I’m watching the Pro Bowl as I type this, but only because Dee is feeding Scarlett in the other room. Once she comes back out I’m sure the TV will be tuned to the SAG awards or something Kardashian related. I will then shoot myself in the balls.
If you want to guarantee that your baby gets sick, take her to another child’s one-year birthday party.
My daughter does a great walrus impression. Just wait for her to sneeze. She’s got some of the biggest snot tusks I’ve ever seen.
How many more years until they completely outlaw tackling in the Pro Bowl?
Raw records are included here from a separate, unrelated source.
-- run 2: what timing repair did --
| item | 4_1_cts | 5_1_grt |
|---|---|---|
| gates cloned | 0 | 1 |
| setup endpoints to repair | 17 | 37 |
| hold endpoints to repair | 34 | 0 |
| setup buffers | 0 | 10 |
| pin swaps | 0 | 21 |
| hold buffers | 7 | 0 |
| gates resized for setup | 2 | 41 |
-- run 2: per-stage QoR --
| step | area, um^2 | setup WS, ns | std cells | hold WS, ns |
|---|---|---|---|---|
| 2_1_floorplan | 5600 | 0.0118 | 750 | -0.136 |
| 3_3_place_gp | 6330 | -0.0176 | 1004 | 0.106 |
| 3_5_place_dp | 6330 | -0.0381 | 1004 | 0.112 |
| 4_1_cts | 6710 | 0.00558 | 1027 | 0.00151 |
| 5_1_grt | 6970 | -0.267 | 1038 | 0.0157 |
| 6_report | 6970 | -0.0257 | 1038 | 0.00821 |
Good news, everyone. Dee didn’t force me to change the channel to something awful, she just asked me for a divorce and moved out.
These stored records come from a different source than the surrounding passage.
## config.mk

```make
export PLATFORM = sky130hd
export DESIGN_NAME = feature_scaler_fx_flat
export DESIGN_NICKNAME = d
export VERILOG_FILES = /design/src/rtl/feature_scaler_fx_if.sv /design/src/rtl/feature_scaler_fx.sv /design/src/flat_wrapper.sv
export SDC_FILE = /design/constraint.sdc
export NUM_CORES = 2
export LEC_CHECK = 0
export ABC_AREA = 1
export CORE_MARGIN = 10
export CORE_UTILIZATION = 46
export DETAILED_ROUTE_END_ITERATION = 8
export DONT_BUFFER_PORTS = 1
export PLACE_DENSITY = 0.6
export SLEW_MARGIN = 20
export SYNTH_ARGS = -nofsm -noshare
export SYNTH_HDL_FRONTEND = slang
export SYNTH_SLANG_ARGS = --single-unit
```

## constraint.sdc

```tcl
create_clock -name clk -period 7.1 [get_ports clk]
set_input_delay 1.42 -clock clk [delete_from_list [all_inputs] [get_ports clk]]
set_output_delay 1.42 -clock clk [all_outputs]
set_load 0.03 [all_outputs]
```

## src/rtl/feature_scaler_fx_if.sv

```systemverilog
`default_nettype none
// ============================================================================
// Module   : feature_scaler_fx_if
// Purpose  : Stream, coefficient-write and status bundle for feature_scaler_fx.
// Revision : 1.0
// ============================================================================
interface feature_scaler_fx_if #(
    parameter int DATA_W = 16,
    parameter int COEF_W = 16,
    parameter int IDX_W  = 6
);
    logic                     s_valid;
    logic                     s_ready;
    logic signed [DATA_W-1:0] s_data;
    logic                     s_last;

    logic                     m_valid;
    logic                     m_ready;
    logic signed [DATA_W-1:0] m_data;
    logic                     m_last;
    logic        [IDX_W-1:0]  m_index;

    logic                     cfg_we;
    logic                     cfg_sel;
    logic        [IDX_W-1:0]  cfg_addr;
    logic signed [COEF_W-1:0] cfg_data;

    logic                     bypass;
    logic                     err_len;

    modport master (
        output s_valid, s_data, s_last, m_ready,
        output cfg_we, cfg_sel, cfg_addr, cfg_data, bypass,
        input  s_ready, m_valid, m_data, m_last, m_index, err_len
    );

    modport slave (
        input  s_valid, s_data, s_last, m_ready,
        input  cfg_we, cfg_sel, cfg_addr, cfg_data, bypass,
        output s_ready, m_valid, m_data, m_last, m_index, err_len
    );
endinterface
`default_nettype wire

```

## src/rtl/feature_scaler_fx.sv

```systemverilog
`default_nettype none
// ============================================================================
// Module   : feature_scaler_fx
// Purpose  : Per-feature (x - mean) * inv_std normaliser, 3-stage stream pipe.
// Revision : 1.0
// ============================================================================
module feature_scaler_fx #(
    parameter int DATA_W    = 16,
    parameter int COEF_W    = 16,
    parameter int FRAC_BITS = 12,
    parameter int NUM_FEAT  = 39,
    parameter int IDX_W     = 6
) (
    input  wire logic          clk,
    input  wire logic          reset,
    feature_scaler_fx_if.slave bus
);
    localparam int c_diff_w = ((DATA_W > COEF_W) ? DATA_W : COEF_W) + 1;
    localparam int c_prod_w = c_diff_w + COEF_W;
    localparam logic signed [COEF_W-1:0] c_unity    = COEF_W'(2 ** FRAC_BITS);
    localparam logic signed [c_prod_w:0] c_half     = (c_prod_w + 1)'(2 ** (FRAC_BITS - 1));
    localparam logic signed [c_prod_w:0] c_max      = (c_prod_w + 1)'(2 ** (DATA_W - 1) - 1);
    localparam logic signed [c_prod_w:0] c_min      = ~c_max;
    localparam logic        [IDX_W:0]    c_num      = (IDX_W + 1)'(NUM_FEAT);
    localparam logic        [IDX_W-1:0]  c_last_idx = IDX_W'(NUM_FEAT - 1);

    logic signed [COEF_W-1:0] r_mean [NUM_FEAT];
    logic signed [COEF_W-1:0] r_inv  [NUM_FEAT];

    always_ff @(posedge clk) begin
        if (reset) begin
            for (int i = 0; i < NUM_FEAT; i++) begin
                r_mean[i] <= '0;
                r_inv[i]  <= c_unity;
            end
        end else if (bus.cfg_we && ({1'b0, bus.cfg_addr} < c_num)) begin
            if (bus.cfg_sel) r_inv[bus.cfg_addr]  <= bus.cfg_data;
            else             r_mean[bus.cfg_addr] <= bus.cfg_data;
        end
    end

    // One enable advances every stage, so a stall freezes the whole pipe.
    logic w_en, w_accept, w_len_err;
    logic [IDX_W-1:0] r_idx;
    logic             r_err;

    assign w_en        = !bus.m_valid || bus.m_ready;
    assign w_accept    = bus.s_valid && w_en;
    assign w_len_err   = bus.s_last ^ (r_idx == c_last_idx);
    assign bus.s_ready = w_en;
    assign bus.err_len = r_err;

    always_ff @(posedge clk) begin
        if (reset) begin
            r_idx <= '0;
            r_err <= 1'b0;
        end else begin
            r_err <= w_accept && w_len_err;
            if (w_accept) begin
                if (bus.s_last || (r_idx == c_last_idx)) r_idx <= '0;
                else                                     r_idx <= r_idx + 1'b1;
            end
        end
    end

    // Stage 1: subtract mean; inv_std is captured now so a same-cycle cfg write
    // cannot leak into a beat already accepted.
    logic signed [c_diff_w-1:0] w_data_x, w_mean_x, r_diff;
    logic signed [COEF_W-1:0]   r_inv1;
    logic signed [DATA_W-1:0]   r_raw1, r_raw2;
    logic [IDX_W-1:0]           r_idx1, r_idx2;
    logic                       r_v1, r_v2, r_last1, r_last2, r_byp1, r_byp2;

    assign w_data_x = {{(c_diff_w - DATA_W){bus.s_data[DATA_W-1]}}, bus.s_data};
    assign w_mean_x = {{(c_diff_w - COEF_W){r_mean[r_idx][COEF_W-1]}}, r_mean[r_idx]};

    always_ff @(posedge clk) begin
        if (reset) begin
            r_v1 <= 1'b0; r_diff <= '0; r_inv1 <= '0; r_idx1 <= '0;
            r_last1 <= 1'b0; r_byp1 <= 1'b0; r_raw1 <= '0;
        end else if (w_en) begin
            r_v1    <= w_accept;
            r_diff  <= w_data_x - w_mean_x;
            r_inv1  <= r_inv[r_idx];
            r_idx1  <= r_idx;
            r_last1 <= bus.s_last;
            r_byp1  <= bus.bypass;
            r_raw1  <= bus.s_data;
        end
    end

    // Stage 2: full-precision product of sign-extended operands.
    logic signed [c_prod_w-1:0] w_diff_x, w_inv_x, r_prod;

    assign w_diff_x = {{COEF_W{r_diff[c_diff_w-1]}}, r_diff};
    assign w_inv_x  = {{c_diff_w{r_inv1[COEF_W-1]}}, r_inv1};

    always_ff @(posedge clk) begin
        if (reset) begin
            r_v2 <= 1'b0; r_prod <= '0; r_idx2 <= '0;
            r_last2 <= 1'b0; r_byp2 <= 1'b0; r_raw2 <= '0;
        end else if (w_en) begin
            r_v2    <= r_v1;
            r_prod  <= w_diff_x * w_inv_x;
            r_idx2  <= r_idx1;
            r_last2 <= r_last1;
            r_byp2  <= r_byp1;
            r_raw2  <= r_raw1;
        end
    end

    // Stage 3: round half toward +inf, then clamp to the output range.
    logic signed [c_prod_w:0]   w_rnd, w_shift;
    logic signed [DATA_W-1:0]   w_sat, w_out;

    assign w_rnd   = {r_prod[c_prod_w-1], r_prod} + c_half;
    assign w_shift = w_rnd >>> FRAC_BITS;

    always_comb begin
        w_sat = w_shift[DATA_W-1:0];
        if (w_shift > c_max)      w_sat = c_max[DATA_W-1:0];
        else if (w_shift < c_min) w_sat = c_min[DATA_W-1:0];
    end

    assign w_out = r_byp2 ? r_raw2 : w_sat;

    logic                     r_m_valid, r_m_last;
    logic signed [DATA_W-1:0] r_m_data;
    logic [IDX_W-1:0]         r_m_index;

    always_ff @(posedge clk) begin
        if (reset) begin
            r_m_valid <= 1'b0; r_m_data <= '0; r_m_last <= 1'b0; r_m_index <= '0;
        end else if (w_en) begin
            r_m_valid <= r_v2;
            r_m_data  <= w_out;
            r_m_last  <= r_last2;
            r_m_index <= r_idx2;
        end
    end

    assign bus.m_valid = r_m_valid;
    assign bus.m_data  = r_m_data;
    assign bus.m_last  = r_m_last;
    assign bus.m_index = r_m_index;
endmodule
`default_nettype wire

```

## src/flat_wrapper.sv

```systemverilog
// flat-port wrapper written by rule: the top's interface ports become plain ports
module feature_scaler_fx_flat 
#(
    parameter int DATA_W    = 16,
    parameter int COEF_W    = 16,
    parameter int FRAC_BITS = 12,
    parameter int NUM_FEAT  = 39,
    parameter int IDX_W     = 6
)
  (clk, reset, bus_s_valid, bus_s_data, bus_s_last, bus_m_ready, bus_cfg_we, bus_cfg_sel, bus_cfg_addr, bus_cfg_data, bus_bypass, bus_s_ready, bus_m_valid, bus_m_data, bus_m_last, bus_m_index, bus_err_len);
  feature_scaler_fx_if #(.DATA_W(DATA_W), .COEF_W(COEF_W), .IDX_W(IDX_W)) bus_i ();
  input  wire logic clk;
  input  wire logic reset;
  input wire logic [$bits(bus_i.s_valid)-1:0] bus_s_valid;
  input wire logic [$bits(bus_i.s_data)-1:0] bus_s_data;
  input wire logic [$bits(bus_i.s_last)-1:0] bus_s_last;
  input wire logic [$bits(bus_i.m_ready)-1:0] bus_m_ready;
  input wire logic [$bits(bus_i.cfg_we)-1:0] bus_cfg_we;
  input wire logic [$bits(bus_i.cfg_sel)-1:0] bus_cfg_sel;
  input wire logic [$bits(bus_i.cfg_addr)-1:0] bus_cfg_addr;
  input wire logic [$bits(bus_i.cfg_data)-1:0] bus_cfg_data;
  input wire logic [$bits(bus_i.bypass)-1:0] bus_bypass;
  output wire logic [$bits(bus_i.s_ready)-1:0] bus_s_ready;
  output wire logic [$bits(bus_i.m_valid)-1:0] bus_m_valid;
  output wire logic [$bits(bus_i.m_data)-1:0] bus_m_data;
  output wire logic [$bits(bus_i.m_last)-1:0] bus_m_last;
  output wire logic [$bits(bus_i.m_index)-1:0] bus_m_index;
  output wire logic [$bits(bus_i.err_len)-1:0] bus_err_len;
  assign bus_i.s_valid = bus_s_valid;
  assign bus_i.s_data = bus_s_data;
  assign bus_i.s_last = bus_s_last;
  assign bus_i.m_ready = bus_m_ready;
  assign bus_i.cfg_we = bus_cfg_we;
  assign bus_i.cfg_sel = bus_cfg_sel;
  assign bus_i.cfg_addr = bus_cfg_addr;
  assign bus_i.cfg_data = bus_cfg_data;
  assign bus_i.bypass = bus_bypass;
  assign bus_s_ready = bus_i.s_ready;
  assign bus_m_valid = bus_i.m_valid;
  assign bus_m_data = bus_i.m_data;
  assign bus_m_last = bus_i.m_last;
  assign bus_m_index = bus_i.m_index;
  assign bus_err_len = bus_i.err_len;
  feature_scaler_fx #(.DATA_W(DATA_W), .COEF_W(COEF_W), .FRAC_BITS(FRAC_BITS), .NUM_FEAT(NUM_FEAT), .IDX_W(IDX_W)) u_core (.clk(clk), .reset(reset), .bus(bus_i));
endmodule
```

==> results.json <==
{
  "status": "complete, no violations",
  "die_x_um": 495,
  "period_share_pct": 90.2,
  "clock_latency_ns": 0.87,
  "crit_arrival_ns": 7.13,
  "irDropWorstVdd_uv": 232,
  "grt_pass1_vias": 71100,
  "postCtsSetupBuffers": 0,
  "start_util_pct": 46.2,
  "p_per_area_nw_per_um2": 294,
  "cts-buffers-inserted": 222,
  "setup_ws_ns": 0.695,
  "postCtsHoldBufs": 0,
  "synth_edf_count": 2048,
  "cts-root-buf": "clkbuf_16",
  "io_pins": 72,
  "max_stage_delay_ns": 0.95,
  "finalHoldViolCount": 0,
  "cts.clk_slew.worst_paths_ns": 0.06,
  "port_buffers": 0,
  "cts_num_sinks": 2190,
  "rsz0062_at_grt": "false",
  "slowest_stage": "fa_1",
  "dieArea_um2": 245000,
  "setup_viol": 0,
  "register_area_um2": 64400,
  "place_area_um2": 109000,
  "cap_violations": 0,
  "grt_overflow": 0,
  "grt_pass1_wl_mm": 461,
  "grt_usage_pct": 24.8,
  "syn2layout_area_growth_pct": 11.4,
  "synth_area_per_cell_um2": 10.6,
  "multi_input_area_um2": 36700,
  "dp_hpwl_mm": 192,
  "clock_path_buffers": 3,
  "worstMarginPinSlew_ns": 1.17,
  "grt_max_degree": 182,
  "power.leakage_nw": 44.9,
  "final_nets": 10600,
  "cp-end-kind": "register",
  "antenna_found_initial": 14,
  "crit_buf_inv": 4,
  "slew-limit-headroom_pct": 21.0,
  "dieHeight_um": 495,
  "vias": 74900,
  "dr.pass1.iters": 7,
  "worstReg2RegStart": "u_core.r_diff[16]",
  "cp_max_fo": 17,
  "fmax_mhz": 156,
  "skew_ns": 0.0522,
  "core-area_um2": 224000,
  "synthCells": 9801,
  "ys_ff_latch": 2190,
  "cts_htree_levels": 4,
  "critPathRequiredTime_ns": 7.83,
  "ys.flop_type": "edfxtp_1",
  "hp-start": "u_core.r_idx1[5]",
  "instances_no_fill": 13400,
  "ant_nets": 0,
  "crit_path_start_kind": "register",
  "post-route-min-period_ns": 6.41,
  "setup_tns_ns": 0,
  "design_area_um2": 115000,
  "nFillCells": 20300,
  "rows": 174,
  "gp_congestion": 0.899,
  "drt_wl_total_mm": 313,
  "cp_top_family": "adder cells",
  "drc": 0,
  "ys_types": 55,
  "cts-resized-gates": 0,
  "final_layout_size_suffix_gt1_share_pct": 5.68,
  "crit_path_frequent_cell": "fa_1",
  "crit_type": "register to register",
  "vias_per_cell": 5.59,
  "drt_iter0_drc": 8666,
  "syn-cell-area_um2": 104000,
  "ys_seq_area_share_pct": 62.1,
  "hold_path_class": "register to register",
  "crit_start": "u_core.r_diff[16]",
  "dp_slack_ns": 0.785,
  "cts_tree": "yes",
  "crit_chain": "nand2_1 > inv_1 > fa_1 > fa_1 > fa_1 > fa_1 > fa_1 > inv_1 > fa_1 > inv_1 > ha_1 > a21o_1 > a31oi_1 > o21ai_0 > a21oi_1 > nand2_1 > nand2_1 > nand3_1 > o211ai_1 > inv_1",
  "dpl.cell_count": 13000,
  "synthArstFlopShare_pct": 0,
  "synth_warnings": 0,
  "route.detailed.wl_per_inst_um": 23.4,
  "slew_violations": 0
}
## layer usage
metal	global-route usage, %	part of all wire, %	vias up	routed length [µm]
met5	0	0.016	-	50
met1	34.0	41	37000	127000
met3	5.29	9.7	568	30300
met4	9.63	4.3	8	13300
met2	38.6	45	3474	142000
li1	-	-	33800	-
Is Miller Lite trying to convince us that a bunch of hipster judges would choose anything other than PBR at the World Beer Cup?
Dee: Kristin Wiig is dating the lead singer of The Strokes
Me: Oh, you mean, Brian Aneurysm?
If you are out in public and wearing pants, congratulations, you are not a complete fuck-up.
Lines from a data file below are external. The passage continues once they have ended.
**src/rtl/processor_top_pkg.sv**
```systemverilog
// Shared constants for the RGB sine-fade PWM driver: widths, default phase offsets
// and the quarter-wave sine ROM with its signed-duty helper.
package processor_top_pkg;

    localparam int PWM_WIDTH      = 8;
    localparam int PHASE_WIDTH    = 8;
    localparam int PRESCALE_WIDTH = 20;
    localparam int SINE_ENTRIES   = 65;

    localparam int G_OFFSET_DEFAULT = 85;
    localparam int B_OFFSET_DEFAULT = 171;

    typedef logic [PWM_WIDTH-1:0]   duty_t;
    typedef logic [PHASE_WIDTH-1:0] phase_t;

    // Quarter-wave table: round(127*sin(pi*i/128)) for i = 0..64.
    localparam logic [6:0] SINE_ROM [SINE_ENTRIES] = '{
        7'd0,   7'd3,   7'd6,   7'd9,   7'd12,  7'd16,  7'd19,  7'd22,
        7'd25,  7'd28,  7'd31,  7'd34,  7'd37,  7'd40,  7'd43,  7'd46,
        7'd49,  7'd51,  7'd54,  7'd57,  7'd60,  7'd63,  7'd65,  7'd68,
        7'd71,  7'd73,  7'd76,  7'd78,  7'd81,  7'd83,  7'd85,  7'd88,
        7'd90,  7'd92,  7'd94,  7'd96,  7'd98,  7'd100, 7'd102, 7'd104,
        7'd106, 7'd107, 7'd109, 7'd111, 7'd112, 7'd113, 7'd115, 7'd116,
        7'd117, 7'd118, 7'd120, 7'd121, 7'd122, 7'd122, 7'd123, 7'd124,
        7'd125, 7'd125, 7'd126, 7'd126, 7'd126, 7'd127, 7'd127, 7'd127,
        7'd127
    };

    // The low 7 phase bits fold onto the quarter table; bit 7 selects the negative half.
    function automatic duty_t sine_duty(input phase_t p);
        logic [6:0] idx;
        idx = (p[6:0] > 7'd64) ? 7'd0 - p[6:0] : p[6:0];
        return p[7] ? duty_t'(8'd128 - {1'b0, SINE_ROM[idx]})
                    : duty_t'(8'd128 + {1'b0, SINE_ROM[idx]});
    endfunction

endpackage

```
**src/rtl/processor_top_if.sv**
```systemverilog
// RGB LED drive bundle; the driver owns the master side, the board/bench the slave side.
interface processor_top_if;

    logic RGB_R;
    logic RGB_G;
    logic RGB_B;

    modport master (output RGB_R, output RGB_G, output RGB_B);
    modport slave  (input  RGB_R, input  RGB_G, input  RGB_B);

endinterface

```
**src/rtl/processor_top_pwm_channel.sv**
```systemverilog
// One PWM colour channel: duty latched at the period wrap, registered compare output.
// LED_ACTIVE_LOW_EN selects active-low drive for iCE40 RGB pads.
module pwm_channel
    import processor_top_pkg::*;
(
    input  logic  clk,
    input  logic  reset,
    input  logic  wrap,
    input  duty_t pwm_cnt,
    input  duty_t target,
    output logic  led
);

`ifdef LED_ACTIVE_LOW_EN
    localparam logic LED_ON = 1'b0;
`else
    localparam logic LED_ON = 1'b1;
`endif

    duty_t duty;

    // Duty only changes at the period boundary so a period is never split between two levels.
    always_ff @(posedge clk) begin
        if (reset) begin
            duty <= '0;
            led  <= ~LED_ON;
        end else begin
            if (wrap) begin
                duty <= target;
            end
            led <= (pwm_cnt < duty) ? LED_ON : ~LED_ON;
        end
    end

endmodule

```
**src/rtl/processor_top.sv**
```systemverilog
// RGB sine colour-cycle driver: prescaled phase, sine lookup, three PWM channels.
// Define LED_ACTIVE_LOW_EN for active-low LED outputs.
module processor_top
    import processor_top_pkg::*;
#(
    parameter int PWM_BITS    = PWM_WIDTH,
    parameter int STEP_CYCLES = 46875,
    parameter int G_OFFSET    = G_OFFSET_DEFAULT,
    parameter int B_OFFSET    = B_OFFSET_DEFAULT
) (
    input  logic            clk,
    input  logic            reset,
    processor_top_if.master led
);

    localparam logic [PRESCALE_WIDTH-1:0] PRESCALE_LAST = PRESCALE_WIDTH'(STEP_CYCLES - 1);

    logic [PRESCALE_WIDTH-1:0] prescaler;
    logic [PWM_BITS-1:0]       pwm_cnt;
    phase_t                    phase;
    logic                      tick;
    logic                      wrap;
    duty_t                     target_r;
    duty_t                     target_g;
    duty_t                     target_b;

    assign tick = (prescaler == PRESCALE_LAST);
    assign wrap = (pwm_cnt == '1);

    always_ff @(posedge clk) begin
        if (reset) begin
            prescaler <= '0;
            phase     <= '0;
            pwm_cnt   <= '0;
        end else begin
            prescaler <= tick ? '0 : prescaler + 1'b1;
            if (tick) begin
                phase <= phase + 1'b1;
            end
            pwm_cnt <= pwm_cnt + 1'b1;
        end
    end

    // A phase step landing on the wrap edge is seen by the channels one period later.
    assign target_r = sine_duty(phase);
    assign target_g = sine_duty(phase + phase_t'(G_OFFSET));
    assign target_b = sine_duty(phase + phase_t'(B_OFFSET));

    pwm_channel u_red (
        .clk     (clk),
        .reset   (reset),
        .wrap    (wrap),
        .pwm_cnt (pwm_cnt),
        .target  (target_r),
        .led     (led.RGB_R)
    );

    pwm_channel u_green (
        .clk     (clk),
        .reset   (reset),
        .wrap    (wrap),
        .pwm_cnt (pwm_cnt),
        .target  (target_g),
        .led     (led.RGB_G)
    );

    pwm_channel u_blue (
        .clk     (clk),
        .reset   (reset),
        .wrap    (wrap),
        .pwm_cnt (pwm_cnt),
        .target  (target_b),
        .led     (led.RGB_B)
    );

endmodule

```
**src/flat_wrapper.sv**
```systemverilog
// flat-port wrapper written by rule: the top's interface ports become plain ports
module processor_top_flat import processor_top_pkg::*;
#(
    parameter int PWM_BITS    = PWM_WIDTH,
    parameter int STEP_CYCLES = 46875,
    parameter int G_OFFSET    = G_OFFSET_DEFAULT,
    parameter int B_OFFSET    = B_OFFSET_DEFAULT
)
  (clk, reset, led_RGB_R, led_RGB_G, led_RGB_B);
  processor_top_if led_i ();
  input  logic clk;
  input  logic reset;
  output wire logic [$bits(led_i.RGB_R)-1:0] led_RGB_R;
  output wire logic [$bits(led_i.RGB_G)-1:0] led_RGB_G;
  output wire logic [$bits(led_i.RGB_B)-1:0] led_RGB_B;
  assign led_RGB_R = led_i.RGB_R;
  assign led_RGB_G = led_i.RGB_G;
  assign led_RGB_B = led_i.RGB_B;
  processor_top #(.PWM_BITS(PWM_BITS), .STEP_CYCLES(STEP_CYCLES), .G_OFFSET(G_OFFSET), .B_OFFSET(B_OFFSET)) u_core (.clk(clk), .reset(reset), .led(led_i));
endmodule
```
Cam Newton wore one of those super-trendy shirt dresses for the Pro Bowl. Unfortunately, he chose the wrong shoes. Flats? Really?
If you bring a Taco Bell Taco 12-pack to my party you better also bring a Charmin 12-pack.
Actual email conversation:
Dee: “Just wanted to say thank you for taking care of things laser night so I could get to bed early. I love you.”
Me: “No problem, baby. I knew you were tired and needed some rest. Also, ‘laser night’ sounds awesome.”
Yep, I’m a great husband and I’m hilarious. Living with me must be super awesome.
I’m amazed that we don’t hear more swearing when they mic up football players and open them up live. I would embarrass my entire family in 2.3 seconds.